La liturgia del Blue Day, la giornata mondiale della consapevolezza dell’autismo non è differente alle altre migliaia di giornate mondiali che affollano il calendario. Manifestazioni, eventi ed interviste, ma soprattutto riflettori che si spengono la sera del 2 aprile per non riaccendersi più per un intero anno.
L’autismo però è una condizione con cui le famiglie convivono ogni giorno, 24 ore su 24 per 365 giorni l’anno, in un territorio che non offre strutture ed assistenza e dove spesso quei pochi privati sono costretti a sostituirsi al pubblico che non c’è.

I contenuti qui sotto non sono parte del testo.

**config.mk**
```make
export PLATFORM = sky130hd
export DESIGN_NAME = contador_display
export DESIGN_NICKNAME = d
export VERILOG_FILES = /design/src/rtl/contador_pkg.sv /design/src/rtl/contador_display_detector_borda.sv /design/src/rtl/contador_display.sv
export SDC_FILE = /design/constraint.sdc
export NUM_CORES = 1
export LEC_CHECK = 0
export ABC_CLOCK_PERIOD_IN_PS = 1300
export CAP_MARGIN = 15
export CORE_AREA = 2 2 39 41
export CTS_BUF_LIST = sky130_fd_sc_hd__clkbuf_8
export CTS_CLUSTER_DIAMETER = 120
export DETAILED_ROUTE_END_ITERATION = 8
export DIE_AREA = 0 0 41 43
export PLACE_DENSITY_LB_ADDON = 0.08
export SKIP_CTS_REPAIR_TIMING = 1
export SYNTH_ARGS = -nofsm -noshare
export SYNTH_HDL_FRONTEND = slang
export SYNTH_SLANG_ARGS = --single-unit
```
**constraint.sdc**
```tcl
create_clock -name clk -period 1.3 [get_ports clk]
set_input_delay 0.26 -clock clk [delete_from_list [all_inputs] [get_ports clk]]
set_output_delay 0.26 -clock clk [all_outputs]
set_load 0.05 [all_outputs]
```
**src/rtl/contador_pkg.sv**
```systemverilog
// Shared definitions for the contador_display counter and its helpers.
// Holds the counter limits, the run-state encoding and the load saturation helper.
package contador_pkg;

    localparam logic [3:0] HEX_MAX = 4'hF;
    localparam logic [3:0] BCD_MAX = 4'd9;

    typedef enum logic {
        PARADO   = 1'b0,
        CONTANDO = 1'b1
    } estado_t;

    // Clamp a load value to the counter's maximum so BCD mode never holds a non-decimal digit
    function automatic logic [3:0] satura_carga(input logic [3:0] valor, input logic [3:0] max_v);
        return (valor > max_v) ? max_v : valor;
    endfunction

endpackage

```
**src/rtl/contador_display_detector_borda.sv**
```systemverilog
// Rising-edge detector for the (already debounced) start/stop button.
// The previous sample lives in btn_q, so a held button yields a single rise.
module detector_borda (
    input  logic clk,
    input  logic rst,
    input  logic in,
    output logic rise
);

    logic btn_q;

    // Remember last cycle's input level
    always_ff @(posedge clk) begin
        if (rst) begin
            btn_q <= 1'b0;
        end else begin
            btn_q <= in;
        end
    end

    assign rise = in & ~btn_q;

endmodule

```
**src/rtl/contador_display.sv**
```systemverilog
// Prescaled up/down 4-bit counter with start/stop button, parallel load and
// carry/borrow pulse, feeding a 7-segment decoder through bits A (MSB) .. D (LSB).
// Optional feature macro: CONTADOR_BCD_EN selects a decimal (0..9) counter with
// saturating load; without it the counter runs over the full hex range.
module contador_display
    import contador_pkg::*;
#(
    parameter int CLK_DIV = 4
) (
    input  logic       clk,
    input  logic       rst,
    input  logic       btn,
    input  logic       up,
    input  logic       load,
    input  logic [3:0] din,
    output logic       A,
    output logic       B,
    output logic       C,
    output logic       D,
    output logic       carry,
    output logic       rodando
);

    localparam int               DIV_W    = (CLK_DIV > 1) ? $clog2(CLK_DIV) : 1;
    localparam logic [DIV_W-1:0] DIV_LAST = DIV_W'(CLK_DIV - 1);

`ifdef CONTADOR_BCD_EN
    localparam logic [3:0] CNT_MAX = BCD_MAX;
`else
    localparam logic [3:0] CNT_MAX = HEX_MAX;
`endif

    estado_t          state_q, state_d;
    logic [DIV_W-1:0] div_q, div_d;
    logic [3:0]       value_q, value_d;
    logic             carry_q, carry_d;
    logic             rise;
    logic             step;
    logic [3:0]       load_val;

    detector_borda u_detector_borda (
        .clk  (clk),
        .rst  (rst),
        .in   (btn),
        .rise (rise)
    );

`ifdef CONTADOR_BCD_EN
    assign load_val = satura_carga(din, CNT_MAX);
`else
    assign load_val = din;
`endif

    // A step is due on the last prescaler cycle of an interval while running
    assign step = (state_q == CONTANDO) && (div_q == DIV_LAST);

    // Run-state register
    always_ff @(posedge clk) begin
        if (rst) begin
            state_q <= PARADO;
        end else begin
            state_q <= state_d;
        end
    end

    // Each button rise flips between stopped and counting; load leaves it alone
    always_comb begin
        state_d = state_q;
        if (rise) begin
            state_d = (state_q == PARADO) ? CONTANDO : PARADO;
        end
    end

    // Run indicator comes straight from the state register
    always_comb begin
        rodando = (state_q == CONTANDO);
    end

    // Prescaler and counter value: load wins over a coincident step
    always_comb begin
        div_d   = div_q + 1'b1;
        value_d = value_q;
        carry_d = 1'b0;
        // Any start, stop, load or interval end restarts the interval count
        if (load || (state_q == PARADO) || rise || (div_q == DIV_LAST)) begin
            div_d = '0;
        end
        if (load) begin
            value_d = load_val;
        end else if (step) begin
            if (up) begin
                if (value_q == CNT_MAX) begin
                    value_d = 4'd0;
                    carry_d = 1'b1;
                end else begin
                    value_d = value_q + 4'd1;
                end
            end else begin
                if (value_q == 4'd0) begin
                    value_d = CNT_MAX;
                    carry_d = 1'b1;
                end else begin
                    value_d = value_q - 4'd1;
                end
            end
        end
    end

    // Datapath registers
    always_ff @(posedge clk) begin
        if (rst) begin
            div_q   <= '0;
            value_q <= 4'd0;
            carry_q <= 1'b0;
        end else begin
            div_q   <= div_d;
            value_q <= value_d;
            carry_q <= carry_d;
        end
    end

    assign {A, B, C, D} = value_q;
    assign carry        = carry_q;

endmodule

```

Una storia comune a tanti genitori di ragazzi autistici che oggi vivono il 2 aprile con quel retrogusto amaro di chi già sa che domani nessuno se ne ricorderà.
Storie come quelle di Linda, mamma di Simone, 23 anni.
“Oggi è Il Blue day per tutti gli altri, per tutti quelli che non si occupano di autismo durante tutto l’anno – racconta – per noi genitori il Blue Day è ogni giorno. Per me i giorni sono blu tutti, da 23 anni a questa parte. Le iniziative di sensibilizzazione sono belle ed importanti, ma non bastano se poi non si da seguito alle parole con i fatti. E ad oggi di fatti se ne vedono davvero pochi”.
Simone oggi ha 23 anni, è uscito fuori dal circuito scolastico. Un’età per cui il servizio pubblico offre poco o nulla, ecco perché Linda e suo marito Salvatore sono costretti a rivolgersi al privato. Non basta nemmeno il centro diurno voluto da Asp e comune. Poche ore a disposizione per le terapie e poco spazio per chi come Simone è già adulto.
“Io devo ringraziare l’associazione “Tempio di Apollo” se Simone riesce ad occupare le sue giornate con tante attività anche fuori da casa – racconta Linda, che fa parte dell’associazione Amautismo che per anni si è battuta per la realizzazione della struttura – per quel che riguarda il pubblico il servizio è troppo precario per i giovani adulti autistici e se noi genitori non avessimo il provato a cui rivolgerci, saremmo in enormi difficoltà”.
Tra le preoccupazioni dei genitori come Linda è il “Dopo di Noi”, una legge che possa garantire i ragazzi dopo che i genitori non ci saranno più.
“Il “Dopo di Noi” è un altro enorme cruccio per noi genitori – dice Linda – allo stato attuale pensare ad un eventuale futuro spesso diventa difficile e doloroso, ecco perché adesso preferisco concentrarmi di più sull’oggi, portando al meglio le nostre giornate e cercando di dare a Simone tutto l’equilibrio e la serenità di cui ha bisogno”.
Linda conclude poi con un appello ad andare oltre il Blue Day.
“Vanno bene i palloncini, le mani dipinte di blu e tutte le manifestazioni che caratterizzano questa giornata – dice – ma non riduciamolo semplicemente ad una ribalta mediatica di 24 ore. Noi esistiamo ogni giorno, quindi ognuno faccia la sua parte, in maniera seria, responsabile e concreta”.